OWN YOUR CREATIVITY
During the past Christmas holidays, I’d become as over zealous as ever with my decorating. I started with the living room thinking that it would make a sufficient statement. Moreover, there’s the memory of all the years that I got carried away with my quest to out do my last year of yuletide, and the pain of taking the art down.
While flying from the U.S. to Madrid last summer, I sat beside a guy from Israel who was returning home from the Burning Man Festival in Nevada. He explained that after a week of creating and exhibiting art installations, every piece of art was burned down. You could take pictures and videos, but you were not allowed to save any part of your creation.

The week-long event now attracts tens of thousands of participants to Nevada’s Black Rock Desert where they form a temporary experimental community known as Black Rock City. As it has expanded, Burning Man has been forced to adopt certain official rules and policies for safety reasons, but the essential tenets on which the event was founded (immediacy, participation, decommodification, civic and environmental responsibility, radical self-reliance and self-expression) remain the same.
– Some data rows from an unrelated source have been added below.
This design comes from an exercise in tuning for small area and a short achievable clock period on the open sky130 flow, not from production work.
In this exercise RTL edits were held to simulation tests only and were not proved equivalent to the original.
Power and IR drop assume default switching activity.

## design/flow/config.mk

```make
export PLATFORM = sky130hd
export DESIGN_NAME = mips
export DESIGN_NICKNAME = mips
export VERILOG_FILES = /design/flow/design.v
export SDC_FILE = /design/flow/constraint.sdc
export NUM_CORES = 4
export LEC_CHECK = 0
export CAP_MARGIN = 20
export CORE_MARGIN = 2
export CORE_UTILIZATION = 50
export CTS_CLUSTER_DIAMETER = 100
export CTS_CLUSTER_SIZE = 30
export PLACE_DENSITY = 0.65
export SLEW_MARGIN = 20
export SYNTH_HIERARCHICAL = 1
```

## design/flow/constraint.sdc

```tcl
create_clock -name core_clock -period 14.0 [get_ports {clock}]
set_input_delay 2.8000 -clock core_clock [delete_from_list [all_inputs] [get_ports {clock}]]
set_output_delay 2.8000 -clock core_clock [all_outputs]
set_load 0.01 [all_outputs]
```

## design/flow/design.v

```verilog
package mips_pkg;
	typedef struct packed {
		logic [5:0] opcode;
		logic [4:0] rs;
		logic [4:0] rt;
		logic [4:0] rd;
		logic [4:0] shamt;  
		logic [5:0] funct;
	} r_fmt_t;
	typedef struct packed {
		logic [5:0]  opcode;
		logic [4:0]  rs;
		logic [4:0]  rt;
		logic [15:0] imm;
	} i_fmt_t;
	typedef union packed {
		r_fmt_t r;
		i_fmt_t i;
	} instr_t;
	typedef enum logic [3:0] {
		ALU_AND = 4'b0000,
		ALU_OR  = 4'b0001,
		ALU_ADD = 4'b0010,
		ALU_SUB = 4'b0110,
		ALU_SLT = 4'b0111
	} alu_op_t;
	typedef enum logic [1:0] {
		CLS_ADD   = 2'b00,  
		CLS_SUB   = 2'b01,  
		CLS_FUNCT = 2'b10   
	} alu_class_t;
	typedef struct packed {
		logic    reg_dst;     
		logic    branch;      
		logic    mem_read;
		logic    mem_to_reg;  
		logic    mem_write;
		logic    alu_src;     
		logic    reg_write;
		alu_op_t alu_op;
	} ctrl_t;
endpackage
module g_and2 (input logic a, b, output logic y);
	assign y = a & b;
endmodule
module g_ao21 (input logic a1, a2, b1, output logic y);
	assign y = (a1 & a2) | b1;
endmodule
module ks_add #(
	parameter int N = 32
) (
	input  logic [N-1:0] a,
	input  logic [N-1:0] b,
	input  logic         cin,
	output logic [N-1:0] s,
	output logic [N-1:0] c
);
	localparam int L = $clog2(N);
	logic [N-1:0] p;
	logic [N-1:0] g0;
	logic [N-1:0] gg [L+1];    
	logic [N-1:0] pp [L+1];    
	generate
		for (genvar i = 0; i < N; i++) begin : g_pg
			g_xor2 u_p (.a(a[i]), .b(b[i]), .y(p[i]));
			g_and2 u_g (.a(a[i]), .b(b[i]), .y(g0[i]));
		end
		g_ao21 u_g0 (.a1(p[0]), .a2(cin), .b1(g0[0]), .y(gg[0][0]));
		assign gg[0][N-1:1] = g0[N-1:1];
		assign pp[0] = p;
		for (genvar k = 0; k < L; k++) begin : g_lv
			for (genvar i = 0; i < N; i++) begin : g_node
				if (i >= (1 << k)) begin : g_comb
					g_ao21 u_g (.a1(pp[k][i]), .a2(gg[k][i - (1 << k)]), .b1(gg[k][i]), .y(gg[k+1][i]));
					g_and2 u_p (.a(pp[k][i]), .b(pp[k][i - (1 << k)]), .y(pp[k+1][i]));
				end else begin : g_pass
					assign gg[k+1][i] = gg[k][i];
					assign pp[k+1][i] = pp[k][i];
				end
			end
		end
		assign c[0] = cin;
		for (genvar i = 1; i < N; i++) begin : g_c
			assign c[i] = gg[L][i-1];
		end
		for (genvar i = 0; i < N; i++) begin : g_s
			g_xor2 u_s (.a(p[i]), .b(c[i]), .y(s[i]));
		end
	endgenerate
endmodule
module alu (
	input  logic [31:0] a,
	input  logic [31:0] b,        
	input  logic [31:0] x,        
	input  logic        sub,      
	input  logic        sel_and,
	input  logic        sel_or,
	input  logic        sel_slt,
	output logic [31:0] result
);
	logic [31:0] sum;
	logic [31:0] carry;
	logic        less;
	ks_add #(.N(32)) u_add (
		.a   (a),
		.b   (x),
		.cin (sub),
		.s   (sum),
		.c   (carry)
	);
	assign less = (a[31] ^ b[31]) ? a[31] : sum[31];
	always_comb begin
		if (sel_and)      result = a & b;
		else if (sel_or)  result = a | b;
		else if (sel_slt) result = {31'b0, less};
		else              result = sum;
	end
endmodule
module control (
	input  logic [31:0] instr,
	input  logic [5:0]  waddr,
	output logic [28:0] pinstr
);
	logic [5:0]  opcode;
	logic [5:0]  funct;
	logic [2:0]  cls;
	logic [2:0]  op;
	logic [15:0] f;
	logic [6:0]  tgt;
	assign opcode = instr[31:26];
	assign funct  = instr[5:0];
	assign op = (funct == 6'b100010) ? 3'd1 :
	            (funct == 6'b100100) ? 3'd2 :
	            (funct == 6'b100101)  ? 3'd3 :
	            (funct == 6'b101010) ? 3'd4 : 3'd0;
	assign tgt = {1'b0, waddr} + 7'd1 + {1'b0, instr[5:0]};
	assign cls = (opcode == 6'b001000) ? 3'd1 :
	             (opcode == 6'b100011)   ? 3'd2 :
	             (opcode == 6'b101011)   ? 3'd3 :
	             (opcode == 6'b000100)  ? (tgt[6] ? 3'd5 : 3'd4) : 3'd0;
	assign f   = (opcode == 6'b000000) ? {instr[15:11], 8'b0, op} :
	             (opcode == 6'b000100)   ? {instr[15:6], tgt[5:0]} :
	             (cls == 3'd0)         ? 16'b0 : instr[15:0];
	assign pinstr = {cls, instr[25:16], f};
endmodule
module pc_unit (
	input  logic [29:0] pcw,
	input  logic        taken,
	input  logic [15:0] bimm,
	input  logic        bc,
	output logic [29:0] pcw_next
);
	logic [29:0] seq;
	logic [29:0] tgt;
	assign seq       = pcw + 30'd1;
	assign tgt[5:0]  = bimm[5:0];
	assign tgt[29:6] = pcw[29:6] + {{14{bimm[15]}}, bimm[15:6]} + {23'd0, bc};
	assign pcw_next  = taken ? tgt : seq;
endmodule
module g_aoi22 (input logic a1, a2, b1, b2, output logic y);
	assign y = ~((a1 & a2) | (b1 & b2));
endmodule
module g_nand2 (input logic a, b, output logic y);
	assign y = ~(a & b);
endmodule
module g_nor2 (input logic a, b, output logic y);
	assign y = ~(a | b);
endmodule
module g_xor2 (input logic a, b, output logic y);
	assign y = a ^ b;
endmodule
module g_inv (input logic a, output logic y);
	assign y = ~a;
endmodule
module g_ao44 (input logic [3:0] a, input logic [3:0] s, output logic y);
	assign y = (a[0] & s[0]) | (a[1] & s[1]) | (a[2] & s[2]) | (a[3] & s[3]);
endmodule
module i_mem #(
	parameter int W = 29,
	parameter int N = 64
) (
	input  logic [N-1:0][W-1:0] words,
	input  logic [N-1:0]        sel,    
	output logic [W-1:0]        q
);
	localparam int L = $clog2(N) - 1;
	logic [W-1:0] node [L][N/4];
	generate
		for (genvar j = 0; j < N / 4; j++) begin : g_l0
			for (genvar b = 0; b < W; b++) begin : g_bit
				g_ao44 u (
					.a ({words[4*j+3][b], words[4*j+2][b], words[4*j+1][b], words[4*j][b]}),
					.s (sel[4*j+3:4*j]),
					.y (node[0][j][b])
				);
			end
		end
		for (genvar l = 1; l < L; l++) begin : g_lv
			for (genvar j = 0; j < (N >> (l + 2)); j++) begin : g_node
				for (genvar b = 0; b < W; b++) begin : g_bit
					if (l % 2 == 1) begin : g_nor
						g_nor2 u (.a(node[l-1][2*j][b]), .b(node[l-1][2*j+1][b]), .y(node[l][j][b]));
					end else begin : g_nand
						g_nand2 u (.a(node[l-1][2*j][b]), .b(node[l-1][2*j+1][b]), .y(node[l][j][b]));
					end
				end
			end
		end
		if ((L - 1) % 2 == 0) begin : g_out_hi
			assign q = node[L-1][0];
		end else begin : g_out_lo
			for (genvar b = 0; b < W; b++) begin : g_bit
				g_inv u (.a(node[L-1][0][b]), .y(q[b]));
			end
		end
	endgenerate
endmodule
module eq32 (
	input  logic [31:0] a,
	input  logic [31:0] b,
	output logic        eq
);
	logic [31:0] d;    
	logic [15:0] e1;   
	logic [7:0]  e2;   
	logic [3:0]  e3;
	logic [1:0]  e4;
	generate
		for (genvar i = 0; i < 32; i++) begin : g_x
			g_xor2 u (.a(a[i]), .b(b[i]), .y(d[i]));
		end
		for (genvar i = 0; i < 16; i++) begin : g_1
			g_nor2 u (.a(d[2*i]), .b(d[2*i+1]), .y(e1[i]));
		end
		for (genvar i = 0; i < 8; i++) begin : g_2
			g_nand2 u (.a(e1[2*i]), .b(e1[2*i+1]), .y(e2[i]));
		end
		for (genvar i = 0; i < 4; i++) begin : g_3
			g_nor2 u (.a(e2[2*i]), .b(e2[2*i+1]), .y(e3[i]));
		end
		for (genvar i = 0; i < 2; i++) begin : g_4
			g_nand2 u (.a(e3[2*i]), .b(e3[2*i+1]), .y(e4[i]));
		end
	endgenerate
	g_nor2 u_5 (.a(e4[0]), .b(e4[1]), .y(eq));
endmodule
module d_mem (
	input  logic [7:0]  a,
	input  logic [7:0]  imm,
	output logic [63:0] sel
);
	logic [7:0] addr;
	logic [7:0] carry;
	logic [7:0] lo;
	logic [7:0] hi;
	ks_add #(.N(8)) u_add (
		.a   (a),
		.b   (imm),
		.cin (1'b0),
		.s   (addr),
		.c   (carry)
	);
	assign lo = 8'd1 << addr[4:2];
	assign hi = 8'd1 << addr[7:5];
	always_comb begin
		for (int i = 0; i < 64; i++) begin
			sel[i] = hi[i / 8] & lo[i % 8];
		end
	end
endmodule
module mips (
	input  logic                           clock,
	input  logic                           rst_n,
	input  logic                           imem_we,     
	input  logic [$clog2(64)-1:0] imem_addr,   
	input  logic [32-1:0]         imem_wdata,
	output logic [32-1:0]         pc,
	output logic [32-1:0]         alu_result,
	output logic [32-1:0]         data_mem
);
	logic [63:0][28:0] imem;
	logic [63:0][31:0] dmem;
	logic [31:0][31:0] regs;    
	logic [31:1]       valid;
	logic [29:0] pcw;
	logic [63:0] poh;
	logic [15:0] ir_imm;
	logic [4:0]  ir_wa;
	logic        ir_wen;
	logic        ir_lw;
	logic        ir_sw;
	logic        ir_beq;
	logic        ir_bc;
	logic [63:0] ir_toh;    
	logic        ir_sub;
	logic        ir_and;
	logic        ir_or;
	logic        ir_slt;
	logic [31:0] opa;
	logic [31:0] opb;
	logic [31:0] opx;
	logic [63:0] dsel;
	logic        taken;
	logic [29:0] pcw_next;
	logic [63:0] poh_next;
	logic [63:0] seq_oh;
	logic [63:0] tgt_oh;
	logic ab_eq;
	eq32 mips_eq (
		.a  (opa),
		.b  (opb),
		.eq (ab_eq)
	);
	assign taken = ir_beq & ab_eq;
	pc_unit mips_pc (
		.pcw      (pcw),
		.taken    (taken),
		.bimm     (ir_imm),
		.bc       (ir_bc),
		.pcw_next (pcw_next)
	);
	assign seq_oh = {poh[62:0], poh[63]};
	assign tgt_oh = ir_toh;
	assign poh_next = taken ? tgt_oh : seq_oh;
	always_ff @(posedge clock) begin
		if (!rst_n) begin
			pcw <= '0;
			poh <= 64'd1;
		end else begin
			pcw <= pcw_next;
			poh <= poh_next;
		end
	end
	assign pc = {pcw, 2'b00};
	logic [28:0] wr_pinstr;
	control mips_control (
		.instr  (imem_wdata),
		.waddr  (imem_addr),
		.pinstr (wr_pinstr)
	);
	always_ff @(posedge clock) begin
		for (int i = 0; i < 64; i++) begin
			if (!rst_n && imem_we && imem_addr == 6'(i)) begin
				imem[i] <= wr_pinstr;
			end
		end
	end
	logic [28:0] seq_pinstr;
	logic [28:0] tgt_pinstr;
	logic [28:0] nx_pinstr;
	i_mem #(.W(29), .N(64)) mips_i_mem_seq (
		.words (imem),
		.sel   (seq_oh),
		.q     (seq_pinstr)
	);
	i_mem #(.W(29), .N(64)) mips_i_mem_tgt (
		.words (imem),
		.sel   (tgt_oh),
		.q     (tgt_pinstr)
	);
	assign nx_pinstr = taken ? tgt_pinstr : seq_pinstr;
	logic [28:0] p;
	assign p = rst_n ? nx_pinstr :
	           (imem_we && imem_addr == 6'd0) ? wr_pinstr : imem[0];
	logic       d_r;
	logic [4:0] d_wa;
	logic       d_alu_src;
	logic       d_sub;
	assign d_r       = p[28:26] == 3'd0;
	assign d_wa      = d_r ? p[15:11] : p[20:16];
	assign d_alu_src = p[28:26] == 3'd1 || p[28:26] == 3'd2 || p[28:26] == 3'd3;
	assign d_sub     = p[28:27] == 2'b10 || (d_r && (p[2:0] == 3'd1 || p[2:0] == 3'd4));
	always_ff @(posedge clock) begin
		ir_imm <= p[15:0];
		ir_wa  <= d_wa;
		ir_wen <= (p[28:26] <= 3'd2) && (d_wa != 5'd0);
		ir_lw  <= p[28:26] == 3'd2;
		ir_sw  <= p[28:26] == 3'd3;
		ir_beq <= p[28:27] == 2'b10;
		ir_bc  <= p[26];
		ir_toh <= 64'd1 << p[5:0];
		ir_sub <= d_sub;
		ir_and <= d_r && p[2:0] == 3'd2;
		ir_or  <= d_r && p[2:0] == 3'd3;
		ir_slt <= d_r && p[2:0] == 3'd4;
	end
	alu mips_alu (
		.a       (opa),
		.b       (opb),
		.x       (opx),
		.sub     (ir_sub),
		.sel_and (ir_and),
		.sel_or  (ir_or),
		.sel_slt (ir_slt),
		.result  (alu_result)
	);
	logic [31:0] dm_rdata;
	always_ff @(posedge clock) begin
		for (int i = 0; i < 64; i++) begin
			if (rst_n && ir_sw && dsel[i]) begin
				dmem[i] <= opb;
			end
		end
	end
	i_mem #(.W(32), .N(64)) mips_d_mem (
		.words (dmem),
		.sel   (dsel),
		.q     (dm_rdata)
	);
	assign data_mem = ir_lw ? dm_rdata : '0;
	logic [31:0] wb_data;
	assign wb_data = ir_lw ? dm_rdata : alu_result;
	always_ff @(posedge clock) begin
		for (int i = 1; i < 32; i++) begin
			if (rst_n && ir_wen && ir_wa == 5'(i)) begin
				regs[i] <= wb_data;
			end
		end
	end
	always_ff @(posedge clock) begin
		for (int i = 1; i < 32; i++) begin
			if (!rst_n) begin
				valid[i] <= 1'b0;
			end else if (ir_wen && ir_wa == 5'(i)) begin
				valid[i] <= 1'b1;
			end
		end
	end
	logic [4:0]  rs_n;
	logic [4:0]  rt_n;
	logic [31:0] rsel1;
	logic [31:0] rsel2;
	logic [31:0] rf_rd1;
	logic [31:0] rf_rd2;
	assign rs_n  = nx_pinstr[25:21];
	assign rt_n  = nx_pinstr[20:16];
	assign rsel1 = (32'd1 << rs_n) & {valid, 1'b0};
	assign rsel2 = (32'd1 << rt_n) & {valid, 1'b0};
	i_mem #(.W(32), .N(32)) mips_rf_rd1 (
		.words (regs),
		.sel   (rsel1),
		.q     (rf_rd1)
	);
	i_mem #(.W(32), .N(32)) mips_rf_rd2 (
		.words (regs),
		.sel   (rsel2),
		.q     (rf_rd2)
	);
	logic [31:0] a_nx;
	logic [31:0] b_nx;
	logic [31:0] x_nx;
	logic [63:0] dsel_nx;
	d_mem mips_d_sel (
		.a   (a_nx[7:0]),
		.imm (p[7:0]),
		.sel (dsel_nx)
	);
	assign a_nx  = !rst_n ? '0 : (ir_wen && ir_wa == rs_n) ? wb_data : rf_rd1;
	assign b_nx  = !rst_n ? '0 : (ir_wen && ir_wa == rt_n) ? wb_data : rf_rd2;
	assign x_nx  = (d_alu_src ? {{16{p[15]}}, p[15:0]} : b_nx) ^ {32{d_sub}};
	always_ff @(posedge clock) begin
		opa  <= a_nx;
		opb  <= b_nx;
		opx  <= x_nx;
		dsel <= dsel_nx;
	end
endmodule
```

## design/flow/flow/run.sh

```bash
#!/bin/bash
set -uo pipefail
bash standard.sh SETUP_SLACK_MARGIN=8 \
  "BUFFER_PORTS_ARGS=-buffer_cell sky130_fd_sc_hd__buf_4" \
  finish > make_finish.log 2>&1
```

## design/flow/standard.sh

```bash
#!/bin/bash
# synth_recipe.tcl (not shown) runs the flow's synth.tcl, then flattens the netlist and writes it again
# the make line also repeats each setting of config.mk as NAME=value (left out here)
make -C /OpenROAD-flow-scripts/flow DESIGN_CONFIG=/design/flow/config.mk WORK_HOME=/design/flow/orfs CLKGATE_MAP_FILE= SYNTH_SCRIPT=/design/flow/synth_recipe.tcl "${@:-finish}"
```

==> impl_metrics.env, run 1 <==
export IMPL_slew_headroom=0.136
export IMPL_clk_latency_ns=1.06
export IMPL_syn_inst=15400
export IMPL_via_per_inst=6.77
export IMPL_switching_share=0.260
export IMPL_path_clk_slew_ns=0.12
export IMPL_initial_core_util=0.502
export IMPL_antenna_found_initial=57
export IMPL_fmax_mhz=156
export IMPL_comb_power_share=0.115
export IMPL_hold_violations=0
export IMPL_gp_congestion=0.940
export IMPL_critPathKind="register to output port"
export IMPL_placed_cell_area_um2=225000
export IMPL_grt_pass1_vias=138000
export IMPL_crit_arrival_ns=3.61
export IMPL_syn_cell_area_um2=213000
export IMPL_drt_iter0_markers=25800
export IMPL_ios=137
export IMPL_fin_setup_tns_ns=0
export IMPL_period_needed_ns=6.41
export IMPL_period_share=0.458
export IMPL_drt_wl_total_um=760000
export IMPL_design_core_area_um2=424000
export IMPL_dp_hpwl_um=436000
export IMPL_p_sw_uw=7410
export IMPL_num_vias=150000
export IMPL_slew_violations=0
export IMPL_cts_max_level=4
export IMPL_drv_cap=0
export IMPL_rsz0062_at_grt="true"
export IMPL_worst_pin_slew_ns=1.29
export IMPL_nets=16400
export IMPL_drc=0
export IMPL_outcome="no timing/DRC/antenna violations"
export IMPL_synth_warnings=89
export IMPL_internal_power_uw=21100
export IMPL_clkPwrFrac=0.270
export IMPL_hp_class="register to register"
export IMPL_vdd_drop_max_v=0.000130
export IMPL_die_x_um=657
export IMPL_finalSetupViolCount=0
export IMPL_root_buffer="clkbuf_16"
export IMPL_firstDrtPassIters=7
export IMPL_drive_above_1_share=0.107
export IMPL_cts_buffers_inserted=204
export IMPL_p_seq_frac=0.614
export IMPL_clockBufferDepth=4
export IMPL_fill_cells=33700
export IMPL_port_buffers=134
export IMPL_grt_pass1_wl_um=1050000
export IMPL_rows=239
export IMPL_cp_end_kind="output port"
export IMPL_drtAntennaViolNets=0
export IMPL_cts_sinks=5275
export IMPL_clock_skew_ns=0.132
export IMPL_grtUsageTotal=0.340
export IMPL_fp_dieH_um=657
export IMPL_avgSynthCellArea_um2=13.9
export IMPL_area_growth_pct=11.8
export IMPL_crit_path_start_kind="register"
export IMPL_hold_slack_ns=0.479
export IMPL_finalInstanceArea_um2=238000
export IMPL_powerDensity_nw_per_um2=120
export IMPL_die_area_um2=431000
export IMPL_p_leak_uw=0.0832
export IMPL_cp_required_ns=11.20
export IMPL_post_drt_wl_per_cell_um=34.3
export IMPL_cts_tree="done"
export IMPL_grt_start_max_net_pins=86
export IMPL_grt_overflow=0
export IMPL_crit_path_max_fanout=3
path summary, 6_finish.rpt:
kind | slack [ns] | endpoint | start | cells past startpoint
setup / recovery | 7.59 | alu_result[24] | opx[0]$_DFF_P_ | 11
hold reg to reg | 0.48 | valid[26]$_SDFFE_PN0P_ | valid[26]$_SDFFE_PN0P_ | 1
hold / removal | 0.48 | valid[26]$_SDFFE_PN0P_ | valid[26]$_SDFFE_PN0P_ | 1
setup reg to reg | 7.96 | dsel[12]$_DFF_P_ | poh[40]$_SDFF_PN0_ | 27
flip-flops by register name (all words and copies together), names as in the netlist:
register	flops
ir_and	1
ir_wa	5
dsel	64
poh	64
ir_slt	1
pcw	30
ir_sw	1
opb	32
ir_beq	1
ir_sub	1
ir_wen	1
dmem	2048
ir_lw	1
valid	31
ir_bc	1
opa	32
imem	1856
opx	32
regs	992
ir_or	1
ir_imm	16
ir_toh	64
critical path, cell delays in order, from the launching register on:
cell and delay, ns:
dfxtp_4 0.38, xor2_2 0.17, a21o_1 0.22, a21o_4 0.24
a21o_4 0.23, a21o_1 0.22, a21o_1 0.23, xor2_1 0.21
a21oi_1 0.11, a221oi_1 0.23, buf_4 0.25, buf_6 0.13
through the flow:
step	total power (uW)	utilization	setup WS (ns)	std cells
floorplan	19000	-	6.92	15500
global placement	20500	0.532	5.68	21600
detailed placement	20600	0.532	5.74	21600
CTS	28300	0.557	7.58	22100
global route	29100	0.561	7.52	22200
finish	28600	0.562	7.59	22200
repair_timing:
item                       in CTS  in global routing
pin swaps                      74                 90
setup endpoints to repair     225                177
setup buffers                 156                 43
cloned                          9                  5
hold buffers                    0                  0
resized for setup             506                229
layout by cell type (no fill, tap or decap), drive strengths merged, types with 7 or more instances in the layout:
| cell | count |
|---|---|
| xor2 | 137 |
| nor2 | 1602 |
| or2 | 9 |
| ha | 31 |
| nand3 | 55 |
| a211oi | 26 |
| a221oi | 32 |
| or3 | 7 |
| a31oi | 60 |
| dfxtp | 379 |
| xnor2 | 58 |
| a21o | 184 |
| clkinv | 10 |
| nand2 | 2796 |
| and3 | 155 |
| nand3b | 7 |
| mux2 | 38 |
| o21ai | 63 |
| nand4 | 12 |
| a22oi | 3907 |
| nor3b | 7 |
| nor4 | 35 |
| nor3 | 42 |
| inv | 104 |
| and2 | 212 |
| conb | 131 |
| clkbuf | 322 |
| nand2b | 14 |
| o41ai | 32 |
| diode | 30 |
| o211ai | 20 |
| nor2b | 17 |
| buf | 822 |
| mux2i | 45 |
| a21oi | 139 |
| edfxtp | 4896 |
layout make-up:
cell class	count	area [um^2]	area share
Antenna cell	30	75.1	0.000315
Clock buffer	317	5640	0.0237
Clock inverter	27	358	0.00150
Inverter	89	362	0.00152
Multi-Input combinational cell	9945	60900	0.256
Sequential cell	5275	155000	0.651
Tap cell	5663	7090	0.0298
Timing Repair Buffer	833	8580	0.0361
power groups by stage:
stage | combinational, uW | clock, uW | sequential [uW]
final | 3290 | 7720 | 17600
after global routing | 3340 | 8210 | 17600
after CTS | 3050 | 7730 | 17500
after detailed placement | 2610 | 0 | 18000
after global placement | 2590 | 0 | 18000
after floorplan | 1100 | 0 | 17900
metal layers:
| layer | global-route usage | share of wire | vias to the layer above |
|---|---|---|---|
| li1 | - | - | 62200 |
| met1 | 0.460 | 0.36 | 75200 |
| met2 | 0.512 | 0.44 | 11000 |
| met3 | 0.0778 | 0.13 | 1674 |
| met4 | 0.185 | 0.066 | 24 |
| met5 | 0 | 0.00019 | - |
Art-making and performance are core components of the Burning Man festival. Each year participants at Burning Man create and perform works inspired by a given theme (recent themes have included: “Evolution,” “American Dream,” “The Green Man,” and “Hope and Fear: The Future”). Free from the confines of the traditional art world, the collaborative environment of the Burning Man has been fertile ground for outsider and visionary art. A permanent organization, The Black Rock Arts Foundation, now offers grants for artists, sponsors interactive art projects at Burning Man, and supports art that carries the values of Burning Man culture (e.g., impermanence, experimentation, and inclusiveness) into the broader community. The Burning Man effigy is an iconic reminder to keep the creative “fires” burning within long after the event has come to a close. Credit: wikifestivals.com

So, my Christmas decorations continued to grow throughout the house and extended outdoors. Each room had it’s own installation, one more over the top than the next. I actually commented that “it looks like a Christmas bomb went off in my house.” I did all of this knowing that the ultimate fate of my work, like the Burning Man, was it’s own destruction after a few weeks of enjoyment.
But the real enjoyment is in the creating. I’m challenging myself to achieve a goal that surpasses what I know I can do already. I’m motivated to prove something to myself and keep my own creative fires burning within.